Which lines of the entries contain the word "implied"? Please list them.

'''

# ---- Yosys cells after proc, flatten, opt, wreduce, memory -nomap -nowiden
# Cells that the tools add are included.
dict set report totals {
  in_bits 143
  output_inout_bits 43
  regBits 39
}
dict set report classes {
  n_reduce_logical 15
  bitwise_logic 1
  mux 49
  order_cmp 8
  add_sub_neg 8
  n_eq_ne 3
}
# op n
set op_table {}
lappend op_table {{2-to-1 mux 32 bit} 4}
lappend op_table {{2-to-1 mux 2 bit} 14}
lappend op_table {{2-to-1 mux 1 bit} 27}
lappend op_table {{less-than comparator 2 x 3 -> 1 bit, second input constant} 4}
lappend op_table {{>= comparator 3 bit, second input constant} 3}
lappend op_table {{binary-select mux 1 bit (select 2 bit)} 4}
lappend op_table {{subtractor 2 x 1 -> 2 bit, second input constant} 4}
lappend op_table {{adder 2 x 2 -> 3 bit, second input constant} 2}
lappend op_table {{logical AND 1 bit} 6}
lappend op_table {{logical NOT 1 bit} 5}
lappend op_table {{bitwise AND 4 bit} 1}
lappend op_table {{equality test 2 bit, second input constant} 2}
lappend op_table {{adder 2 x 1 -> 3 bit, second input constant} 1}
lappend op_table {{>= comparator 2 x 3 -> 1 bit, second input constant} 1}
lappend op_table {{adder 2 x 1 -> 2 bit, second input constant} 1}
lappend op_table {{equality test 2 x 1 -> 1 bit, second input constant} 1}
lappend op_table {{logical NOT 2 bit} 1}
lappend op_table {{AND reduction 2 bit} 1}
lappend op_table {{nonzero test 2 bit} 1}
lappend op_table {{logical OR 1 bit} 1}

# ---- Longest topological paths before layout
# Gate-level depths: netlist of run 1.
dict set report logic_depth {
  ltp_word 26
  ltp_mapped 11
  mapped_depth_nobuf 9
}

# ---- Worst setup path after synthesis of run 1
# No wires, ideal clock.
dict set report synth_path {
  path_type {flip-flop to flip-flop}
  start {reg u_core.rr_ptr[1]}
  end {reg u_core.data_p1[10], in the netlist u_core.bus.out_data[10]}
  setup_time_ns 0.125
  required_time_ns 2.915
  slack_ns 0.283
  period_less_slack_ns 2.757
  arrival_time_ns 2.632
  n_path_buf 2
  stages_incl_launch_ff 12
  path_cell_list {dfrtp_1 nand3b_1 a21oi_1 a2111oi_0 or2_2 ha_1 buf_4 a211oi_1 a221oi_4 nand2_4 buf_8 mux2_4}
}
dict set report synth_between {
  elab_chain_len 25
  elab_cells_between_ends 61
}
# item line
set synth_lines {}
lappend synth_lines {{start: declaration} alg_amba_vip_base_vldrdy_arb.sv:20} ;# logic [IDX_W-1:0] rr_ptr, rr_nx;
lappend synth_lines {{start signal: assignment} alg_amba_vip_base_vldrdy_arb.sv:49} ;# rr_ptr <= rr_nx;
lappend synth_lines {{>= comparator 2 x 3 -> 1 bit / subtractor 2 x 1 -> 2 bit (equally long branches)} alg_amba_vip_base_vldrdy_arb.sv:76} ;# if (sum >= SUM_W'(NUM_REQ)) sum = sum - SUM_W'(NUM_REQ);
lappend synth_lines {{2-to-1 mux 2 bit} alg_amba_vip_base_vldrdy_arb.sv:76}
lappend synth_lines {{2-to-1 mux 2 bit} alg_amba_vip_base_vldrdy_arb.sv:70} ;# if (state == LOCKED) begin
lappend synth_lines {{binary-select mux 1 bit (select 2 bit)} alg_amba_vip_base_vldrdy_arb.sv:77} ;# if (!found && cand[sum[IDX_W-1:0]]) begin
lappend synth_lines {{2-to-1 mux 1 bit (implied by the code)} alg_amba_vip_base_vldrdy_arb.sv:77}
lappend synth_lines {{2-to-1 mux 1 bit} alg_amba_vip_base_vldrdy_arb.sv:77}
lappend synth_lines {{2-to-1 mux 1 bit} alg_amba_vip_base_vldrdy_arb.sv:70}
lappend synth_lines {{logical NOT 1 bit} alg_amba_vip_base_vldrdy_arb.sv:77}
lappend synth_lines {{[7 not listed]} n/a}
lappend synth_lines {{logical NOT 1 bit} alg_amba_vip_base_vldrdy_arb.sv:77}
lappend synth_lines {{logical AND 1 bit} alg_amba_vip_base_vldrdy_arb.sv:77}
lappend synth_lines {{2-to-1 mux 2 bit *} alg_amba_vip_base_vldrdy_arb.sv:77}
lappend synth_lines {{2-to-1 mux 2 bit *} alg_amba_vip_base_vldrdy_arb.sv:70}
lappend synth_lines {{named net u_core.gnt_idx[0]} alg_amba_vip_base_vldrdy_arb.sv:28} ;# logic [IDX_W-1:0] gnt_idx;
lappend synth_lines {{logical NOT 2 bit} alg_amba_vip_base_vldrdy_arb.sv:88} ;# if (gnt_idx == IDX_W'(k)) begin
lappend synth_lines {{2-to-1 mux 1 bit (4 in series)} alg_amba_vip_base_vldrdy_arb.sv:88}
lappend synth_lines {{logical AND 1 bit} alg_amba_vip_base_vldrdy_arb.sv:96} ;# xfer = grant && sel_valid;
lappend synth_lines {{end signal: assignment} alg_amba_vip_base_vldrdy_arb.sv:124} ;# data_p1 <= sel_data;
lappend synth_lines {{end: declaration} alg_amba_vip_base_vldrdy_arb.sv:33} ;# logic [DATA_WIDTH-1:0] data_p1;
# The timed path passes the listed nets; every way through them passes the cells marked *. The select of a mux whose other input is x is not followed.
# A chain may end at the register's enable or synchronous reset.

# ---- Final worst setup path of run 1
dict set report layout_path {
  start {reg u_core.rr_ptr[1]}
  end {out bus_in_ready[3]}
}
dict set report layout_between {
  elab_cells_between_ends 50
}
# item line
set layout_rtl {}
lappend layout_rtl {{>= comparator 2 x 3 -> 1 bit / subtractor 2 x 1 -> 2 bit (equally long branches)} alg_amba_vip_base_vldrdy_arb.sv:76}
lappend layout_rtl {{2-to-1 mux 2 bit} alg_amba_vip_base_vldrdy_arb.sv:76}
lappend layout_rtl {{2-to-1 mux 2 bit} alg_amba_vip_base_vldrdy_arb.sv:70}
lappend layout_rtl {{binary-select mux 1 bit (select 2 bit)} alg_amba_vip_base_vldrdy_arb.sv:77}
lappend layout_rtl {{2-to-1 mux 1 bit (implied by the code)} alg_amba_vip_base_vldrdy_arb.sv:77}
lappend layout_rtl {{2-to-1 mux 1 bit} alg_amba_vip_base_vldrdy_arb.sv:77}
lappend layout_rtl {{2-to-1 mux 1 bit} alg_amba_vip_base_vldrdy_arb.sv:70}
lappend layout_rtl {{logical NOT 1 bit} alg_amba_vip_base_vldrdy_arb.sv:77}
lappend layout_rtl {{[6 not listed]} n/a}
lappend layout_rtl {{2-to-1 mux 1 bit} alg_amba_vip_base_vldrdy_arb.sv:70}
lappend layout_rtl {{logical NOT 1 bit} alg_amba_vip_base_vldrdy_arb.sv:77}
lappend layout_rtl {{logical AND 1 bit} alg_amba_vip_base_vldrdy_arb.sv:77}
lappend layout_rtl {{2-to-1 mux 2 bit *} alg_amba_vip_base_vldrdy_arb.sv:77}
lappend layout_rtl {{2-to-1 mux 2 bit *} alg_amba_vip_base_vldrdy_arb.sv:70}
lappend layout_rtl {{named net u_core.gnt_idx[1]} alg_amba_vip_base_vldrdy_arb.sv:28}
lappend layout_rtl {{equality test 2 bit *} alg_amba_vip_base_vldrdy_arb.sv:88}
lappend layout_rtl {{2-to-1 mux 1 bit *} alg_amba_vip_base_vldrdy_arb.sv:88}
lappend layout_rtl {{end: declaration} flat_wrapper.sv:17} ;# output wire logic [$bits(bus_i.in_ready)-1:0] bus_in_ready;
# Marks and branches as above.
### config.mk
export PLATFORM = sky130hd
export DESIGN_NAME = dither_scan_ctrl
export DESIGN_NICKNAME = d
export VERILOG_FILES = /design/src/rtl/scan_pkg.sv /design/src/rtl/scan_delay.sv /design/src/rtl/dither_scan_ctrl.sv
export SDC_FILE = /design/constraint.sdc
export NUM_CORES = 1
export LEC_CHECK = 0
export CORE_MARGIN = 5
export CORE_UTILIZATION = 55
export DETAILED_ROUTE_END_ITERATION = 8
export GPL_TIMING_DRIVEN = 0
export PLACE_DENSITY = 0.86
export RECOVER_POWER = 100
export SLEW_MARGIN = 0
export SYNTH_ARGS = -nofsm -noshare
export SYNTH_HDL_FRONTEND = slang
export SYNTH_SLANG_ARGS = --single-unit
### constraint.sdc
create_clock -name clk -period 4.06 [get_ports clk]
set_input_delay 0.406 -clock clk [delete_from_list [all_inputs] [get_ports clk]]
set_output_delay 0.406 -clock clk [all_outputs]
set_load 0.1 [all_outputs]
### src/rtl/scan_pkg.sv
`default_nettype none
// ----------------------------------------------------------------------------
// scan_pkg : shared types, mode encoding and timing helpers for the raster scan
// Revision 1.0
// ----------------------------------------------------------------------------
package scan_pkg;

  typedef logic [10:0] coord_t;

  typedef enum logic [1:0] {
    ST_IDLE = 2'd0,
    ST_RUN  = 2'd1,
    ST_LAST = 2'd2
  } scan_state_t;

  localparam logic [1:0] c_mode_pass   = 2'd0;
  localparam logic [1:0] c_mode_dither = 2'd1;
  localparam logic [1:0] c_mode_black  = 2'd2;
  localparam logic [1:0] c_mode_rsvd   = 2'd3;

  // One delay-line entry: everything that must stay aligned with the pixel.
  typedef struct packed {
    coord_t h;
    coord_t v;
    logic   blank;
    logic   hsync_n;
    logic   vsync_n;
    logic   frame_start;
    logic   dith;
    logic   black;
  } scan_tap_t;

  function automatic int scan_total(input int active, input int fp,
                                    input int sync, input int bp);
    return active + fp + sync + bp;
  endfunction

  // Returns {dith, black}; the reserved code behaves as pass-through.
  function automatic logic [1:0] decode_mode(input logic [1:0] m);
    logic [1:0] r;
    case (m)
      c_mode_pass:   r = 2'b00;
      c_mode_dither: r = 2'b10;
      c_mode_black:  r = 2'b01;
      c_mode_rsvd:   r = 2'b00;
      default:       r = 2'b00;
    endcase
    return r;
  endfunction

endpackage
`default_nettype wire

### src/rtl/scan_delay.sv
`default_nettype none
// ----------------------------------------------------------------------------
// scan_delay : fixed-depth shift register with a synchronous reset value
// Revision 1.0
// ----------------------------------------------------------------------------
module scan_delay #(
  parameter int               WIDTH   = 8,
  parameter int               DEPTH   = 2,
  parameter logic [WIDTH-1:0] RST_VAL = '0
) (
  input  logic             clk,
  input  logic             reset,
  input  logic [WIDTH-1:0] din,
  output logic [WIDTH-1:0] dout
);

  logic [WIDTH-1:0] r_sr [DEPTH];

  always_ff @(posedge clk) begin
    if (reset) begin
      for (int i = 0; i < DEPTH; i++) r_sr[i] <= RST_VAL;
    end else begin
      r_sr[0] <= din;
      for (int i = 1; i < DEPTH; i++) r_sr[i] <= r_sr[i-1];
    end
  end

  assign dout = r_sr[DEPTH-1];

endmodule
`default_nettype wire

### src/rtl/dither_scan_ctrl.sv
`default_nettype none
// ----------------------------------------------------------------------------
// dither_scan_ctrl : raster counters, framebuffer reads and pixel realignment
// Revision 1.0
// ----------------------------------------------------------------------------
module dither_scan_ctrl
  import scan_pkg::*;
#(
  parameter int H_ACTIVE = 1024,
  parameter int H_FP     = 24,
  parameter int H_SYNC   = 136,
  parameter int H_BP     = 160,
  parameter int V_ACTIVE = 768,
  parameter int V_FP     = 3,
  parameter int V_SYNC   = 6,
  parameter int V_BP     = 29,
  parameter int MEM_LAT  = 2,
  parameter int ADDR_W   = 20
) (
  input  logic              clk,
  input  logic              reset,
  input  logic              start,
  input  logic              stop,
  input  logic [1:0]        mode,
  output logic              mem_rd,
  output logic [ADDR_W-1:0] mem_addr,
  input  logic [23:0]       mem_rdata,
  output logic [10:0]       hc,
  output logic [10:0]       vc,
  output logic [23:0]       pixel,
  output logic              dith_en,
  output logic              hsync_n,
  output logic              vsync_n,
  output logic              blank,
  output logic              frame_start,
  output logic              busy
);

  localparam int     c_h_total = scan_total(H_ACTIVE, H_FP, H_SYNC, H_BP);
  localparam int     c_v_total = scan_total(V_ACTIVE, V_FP, V_SYNC, V_BP);
  localparam coord_t c_h_act   = coord_t'(H_ACTIVE);
  localparam coord_t c_v_act   = coord_t'(V_ACTIVE);
  localparam coord_t c_hs_lo   = coord_t'(H_ACTIVE + H_FP);
  localparam coord_t c_hs_hi   = coord_t'(H_ACTIVE + H_FP + H_SYNC);
  localparam coord_t c_vs_lo   = coord_t'(V_ACTIVE + V_FP);
  localparam coord_t c_vs_hi   = coord_t'(V_ACTIVE + V_FP + V_SYNC);
  localparam coord_t c_h_last  = coord_t'(c_h_total - 1);
  localparam coord_t c_v_last  = coord_t'(c_v_total - 1);

  localparam scan_tap_t c_idle_tap = '{h: '0, v: '0, blank: 1'b1, hsync_n: 1'b1,
                                       vsync_n: 1'b1, frame_start: 1'b0,
                                       dith: 1'b0, black: 1'b0};

  scan_state_t       r_state;
  coord_t            r_rh, r_rv;
  logic              r_dith, r_black;
  logic [ADDR_W-1:0] r_rd_cnt, r_mem_addr;
  logic              r_mem_rd;
  scan_tap_t         r_issue, w_tap, w_out;
  logic              w_run, w_rd, w_h_end, w_frame_end;
  logic [1:0]        w_mode_dec;

  assign w_run       = (r_state != ST_IDLE);
  assign w_rd        = w_run && (r_rh < c_h_act) && (r_rv < c_v_act);
  assign w_h_end     = (r_rh == c_h_last);
  assign w_frame_end = w_h_end && (r_rv == c_v_last);
  assign w_mode_dec  = decode_mode(mode);

  always_comb begin
    w_tap       = c_idle_tap;
    w_tap.h     = r_rh;
    w_tap.v     = r_rv;
    w_tap.dith  = r_dith;
    w_tap.black = r_black;
    if (w_run) begin
      w_tap.blank       = !w_rd;
      w_tap.hsync_n     = !((r_rh >= c_hs_lo) && (r_rh < c_hs_hi));
      w_tap.vsync_n     = !((r_rv >= c_vs_lo) && (r_rv < c_vs_hi));
      w_tap.frame_start = (r_rh == '0) && (r_rv == '0);
    end
  end

  always_ff @(posedge clk) begin
    if (reset) begin
      r_state    <= ST_IDLE;
      r_rh       <= '0;
      r_rv       <= '0;
      r_dith     <= 1'b0;
      r_black    <= 1'b0;
      r_rd_cnt   <= '0;
      r_mem_addr <= '0;
      r_mem_rd   <= 1'b0;
      r_issue    <= c_idle_tap;
    end else begin
      r_mem_rd <= w_rd;
      r_issue  <= w_tap;
      if (w_rd) begin
        r_mem_addr <= r_rd_cnt;
        r_rd_cnt   <= r_rd_cnt + ADDR_W'(1);
      end
      case (r_state)
        ST_IDLE: begin
          r_rh     <= '0;
          r_rv     <= '0;
          r_rd_cnt <= '0;
          if (start && !stop) begin
            r_state <= ST_RUN;
            r_dith  <= w_mode_dec[1];
            r_black <= w_mode_dec[0];
          end
        end
        ST_RUN, ST_LAST: begin
          if (w_h_end) begin
            r_rh <= '0;
            if (r_rv == c_v_last) begin
              r_rv     <= '0;
              r_rd_cnt <= '0;
            end else begin
              r_rv <= r_rv + 11'd1;
            end
          end else begin
            r_rh <= r_rh + 11'd1;
          end
          // A stop seen on the very last raw cycle ends the current frame.
          if (w_frame_end) begin
            if ((r_state == ST_LAST) || stop) begin
              r_state <= ST_IDLE;
            end else begin
              r_dith  <= w_mode_dec[1];
              r_black <= w_mode_dec[0];
            end
          end else if ((r_state == ST_RUN) && stop) begin
            r_state <= ST_LAST;
          end
        end
        default: r_state <= ST_IDLE;
      endcase
    end
  end

  scan_delay #(
    .WIDTH  ($bits(scan_tap_t)),
    .DEPTH  (MEM_LAT),
    .RST_VAL(c_idle_tap)
  ) u_delay (
    .clk  (clk),
    .reset(reset),
    .din  (r_issue),
    .dout (w_out)
  );

  assign mem_rd      = r_mem_rd;
  assign mem_addr    = r_mem_addr;
  assign hc          = w_out.h;
  assign vc          = w_out.v;
  assign blank       = w_out.blank;
  assign hsync_n     = w_out.hsync_n;
  assign vsync_n     = w_out.vsync_n;
  assign frame_start = w_out.frame_start;
  assign dith_en     = w_out.dith;
  assign pixel       = (!w_out.blank && !w_out.black) ? mem_rdata : 24'h000000;
  assign busy        = w_run;

endmodule
`default_nettype wire

==> flow_metrics.tcl <==
set metrics [dict create \
    outcome "complete, no violations" \
    routed_wl_um 12430 \
    p_comb_share_pct 12.9 \
    critPathRequiredTime_ns 3.65 \
    power_mw 3.468 \
    cts_num_sinks 151 \
    grt-ovfl-total 0 \
    synth-seq-cells 151 \
    hold_start "reset" \
    drt.antenna.violating_nets 0 \
    internal_power_mw 2.465 \
    worstSkewPairLatency_ns 0.53 \
    yosys_warnings 0 \
    place_congestion 0.8879 \
    yosysUniqueCellTypes 52 \
    cts-root-buf "clkbuf_8" \
    p_clk_share_pct 43.3 \
    port_buffers 101 \
    cts.htree.levels 4 \
    drive_gt1_share_pct 9.067 \
    ctsHoldBuffers 0 \
    stdcell_count 897 \
    switching_share_pct 28.93 \
    setup_viol 0 \
    slowest_delay_ns 1.21 \
    peakVddDrop_uv 291.0 \
    diodes 0 \
    fp-row-count 37 \
    synthCells 628 \
    timing.rr.start "r_rh[10]$_SDFFE_PP0N_" \
    switchingPower_mw 1.003 \
    cpMostUsedCell "inv_1" \
    track_usage_pct 20.11 \
    seq_power_share_pct 43.8 \
    tns_ns 0 \
    dr.first_iter.drc_count 372 \
    antenna_found_initial 0 \
    start_kind "flip-flop" \
    synth.top_cell.area_share_pct 52.26 \
    core_area_um2 10280 \
    synth_area_leaders "dfxtp_1 (52%), nor2b_1 (7.5%), nand2_1 (4.9%)" \
    fmax_mhz 311.9 \
    dominantRegCellSynth "dfxtp_1" \
    drc 0 \
    slew_headroom_pct 32.25 \
    viasPerCell 5.116 \
    drt-wirelength-per-cell_um 13.86 \
    grt_pass1_vias 4503 \
    initial_core_util_pct 56.28 \
    netlist_area_um2 5784 \
    dieArea_um2 12670 \
    rsz0062_at_grt "no" \
    worstMarginPinSlew_ns 1.013 \
    slew_violations 0 \
    period_share_pct 78.96 \
    hold_end "r_issue[1]$_SDFF_PP0_" \
    r2r_slack_ns 1.08 \
    worst_clock_skew_ns 0.01052 \
    syn_to_final_growth_pct 29.85 \
    ff2ff_path_depth 7 \
    cts.clk_slew.worst_paths_ns 0.07 \
    r2r_end "r_rd_cnt[1]$_SDFF_PP0_" \
    synth-edff-count 0 \
    die_w_um 112.6 \
    vias 4589 \
    hold_class "in2reg" \
    hold-worst-slack_ns 0.3092 \
    drtPass1Iterations 6 \
    synth_area_leader_cell "dfxtp_1" \
    cts_buffer_depth 2 \
    cts_made_buffers 17 \
    hold_viol 0 \
    cp-end-kind "primary output" \
    cts_resized 0 \
    power_density_nw_per_um2 461.7 \
    final_util_pct 73.08 \
    dp_hpwl_um 8916 \
    synth_nets 668 \
    pin_count 103 \
    syn_avg_cell_area_um2 9.211 \
    whs_path_depth 2 \
    cts_tree "done" \
    crit_slowest_cell "dlygate4sd3_1" \
    die_y_um 112.6 \
    postCtsSetupRepairBufs 0 \
    dp.cells 865 \
    arrival_ns 2.80 \
    grt_max_degree 17 \
    n_fill_cell 726 \
    leakagePower_nw 2.980 \
    yosysSeqAreaShare_pct 52.26 \
    fin_nets 788 \
    crit_chain "inv_1, ha_1, clkbuf_1, inv_1, dlygate4sd3_1" \
    critPathKind "reg2out" \
    async_flop_share_pct 0 \
    period_needed_ns 3.206 \
    critPathMaxFanout 9 \
    grt_pass1_wl_um 20930 \
    maxCapViolCount 0 \
]
critical path, delay by kind of cell (launching register included):
family	cells	cell delay, ns
flip-flops	1	0.39
buffers and inverters	4	1.68
adder cells (fa/ha/maj)	1	0.20
how the worst max path moves through the flow:
stage                                    from         to  slack [ns]  cells after the start
2_1_floorplan  u_delay.r_sr[0][33]$_SDFF_PP1_  pixel[10]        1.69                      3
3_3_place_gp          r_state[0]$_SDFFE_PP0P_       busy        1.54                      5
3_5_place_dp          r_state[0]$_SDFFE_PP0P_       busy        1.47                      5
4_1_cts               r_state[0]$_SDFFE_PP0P_       busy        0.89                      5
5_1_grt        u_delay.r_sr[0][28]$_SDFF_PP0_  pixel[10]        0.72                      4
6_report              r_state[0]$_SDFFE_PP0P_       busy        0.85                      5
layout by cell type (no fill, tap or decap), types with 4 or more instances in the layout:
master           Yosys  layout
dfxtp_1            151     151
nand2_1             76      76
dlygate4sd3_1        0      73
nor2b_1             69      69
nor2_1              51      51
a21oi_1             33      33
clkbuf_1            25      31
clkdlybuf4s50_1      0      28
and2_1              24      24
buf_4               22      22
xnor2_1             19      19
inv_1               17      17
nand3_1             17      17
nor3_1              15      16
clkbuf_16            0      16
ha_1                10      10
o21ai_0              7       9
xor2_1               9       9
or2_2                7       7
nand4_1              7       7
nor4_1               6       6
clkinv_4             0       5
inv_6                0       4
layout make-up:
class                           count  area, um2  area share [%]
Tap cell                          136      170.2           2.266
Timing Repair Buffer              101       1011           13.46
Clock inverter                     15      163.9           2.182
Sequential cell                   151       3023           40.25
Clock buffer                       17      414.1           5.514
Inverter                           17      63.81          0.8496
Buffer                             56      300.3           3.998
Multi-Input combinational cell    404       2365           31.48
power by group through the flow:
stage,Combinational (mW),Sequential (mW),Clock [mW]
2_1_floorplan,0.297,1.57,0
3_3_place_gp,0.433,1.55,0
3_5_place_dp,0.449,1.55,0
4_1_cts,0.456,1.52,1.53
5_1_grt,0.481,1.52,1.59
6_report,0.447,1.52,1.50
sequential cells by signal, summed over array words and instances, names as in the netlist:
signal        flops
u_delay.r_sr     56
r_issue          28
mem_addr         20
r_rd_cnt         20
r_rh             11
r_rv             11
r_state           2
mem_rd            1
r_black           1
r_dith            1
Yosys cell counts, types with 3 or more instances:
| library cell | count |
|---|---|
| nor4_1 | 6 |
| o21a_1 | 3 |
| dfxtp_1 | 151 |
| xor2_1 | 9 |
| o21ai_0 | 7 |
| nor2b_1 | 69 |
| ha_1 | 10 |
| inv_1 | 17 |
| buf_2 | 4 |
| buf_4 | 22 |
| nand3_1 | 17 |
| nor2_1 | 51 |
| nand2_1 | 76 |
| a31oi_1 | 3 |
| a21o_1 | 3 |
| clkbuf_1 | 25 |
| and2_1 | 24 |
| and4_1 | 3 |
| and3_1 | 3 |
| or3_1 | 3 |
| buf_1 | 4 |
| xnor2_1 | 19 |
| or2_2 | 7 |
| a21oi_1 | 33 |
| nor3_1 | 15 |
| nand4_1 | 7 |
| or4_1 | 3 |
layer usage:
metal	up-vias	global-route usage, %	wire length, um
met5	-	0	0
met4	0	8.173	244
met3	29	4.420	717
met2	169	36.57	6709
met1	2126	22.62	4761
li1	2265	-	-
logic make-up (layout without fill, tap and decap cells):
family | after synthesis | count (layout) | synth area share [%]
adder cells (fa/ha/maj) | 10 | 10 | 2.163
XOR/XNOR | 28 | 28 | 4.240
AND/OR/NAND/NOR | 301 | 301 | 27.80
multiplexers | 3 | 3 | 0.5624
AO/OA/AOI/OAI | 62 | 62 | 6.598
flip-flops | 151 | 151 | 52.26
buffers and inverters | 73 | 206 | 6.381
through the flow:
stage	setup WS, ns	instance area, um2
2_1_floorplan	1.687	5784
3_3_place_gp	1.537	6965
3_5_place_dp	1.471	6965
4_1_cts	0.8881	7543
5_1_grt	0.7243	7511
6_report	0.8541	7511
Note: power is estimated with default switching activity, not from simulation.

'''

RESPONSE BELOW ▸
lappend synth_lines {{2-to-1 mux 1 bit (implied by the code)} alg_amba_vip_base_vldrdy_arb.sv:77}
lappend layout_rtl {{2-to-1 mux 1 bit (implied by the code)} alg_amba_vip_base_vldrdy_arb.sv:77}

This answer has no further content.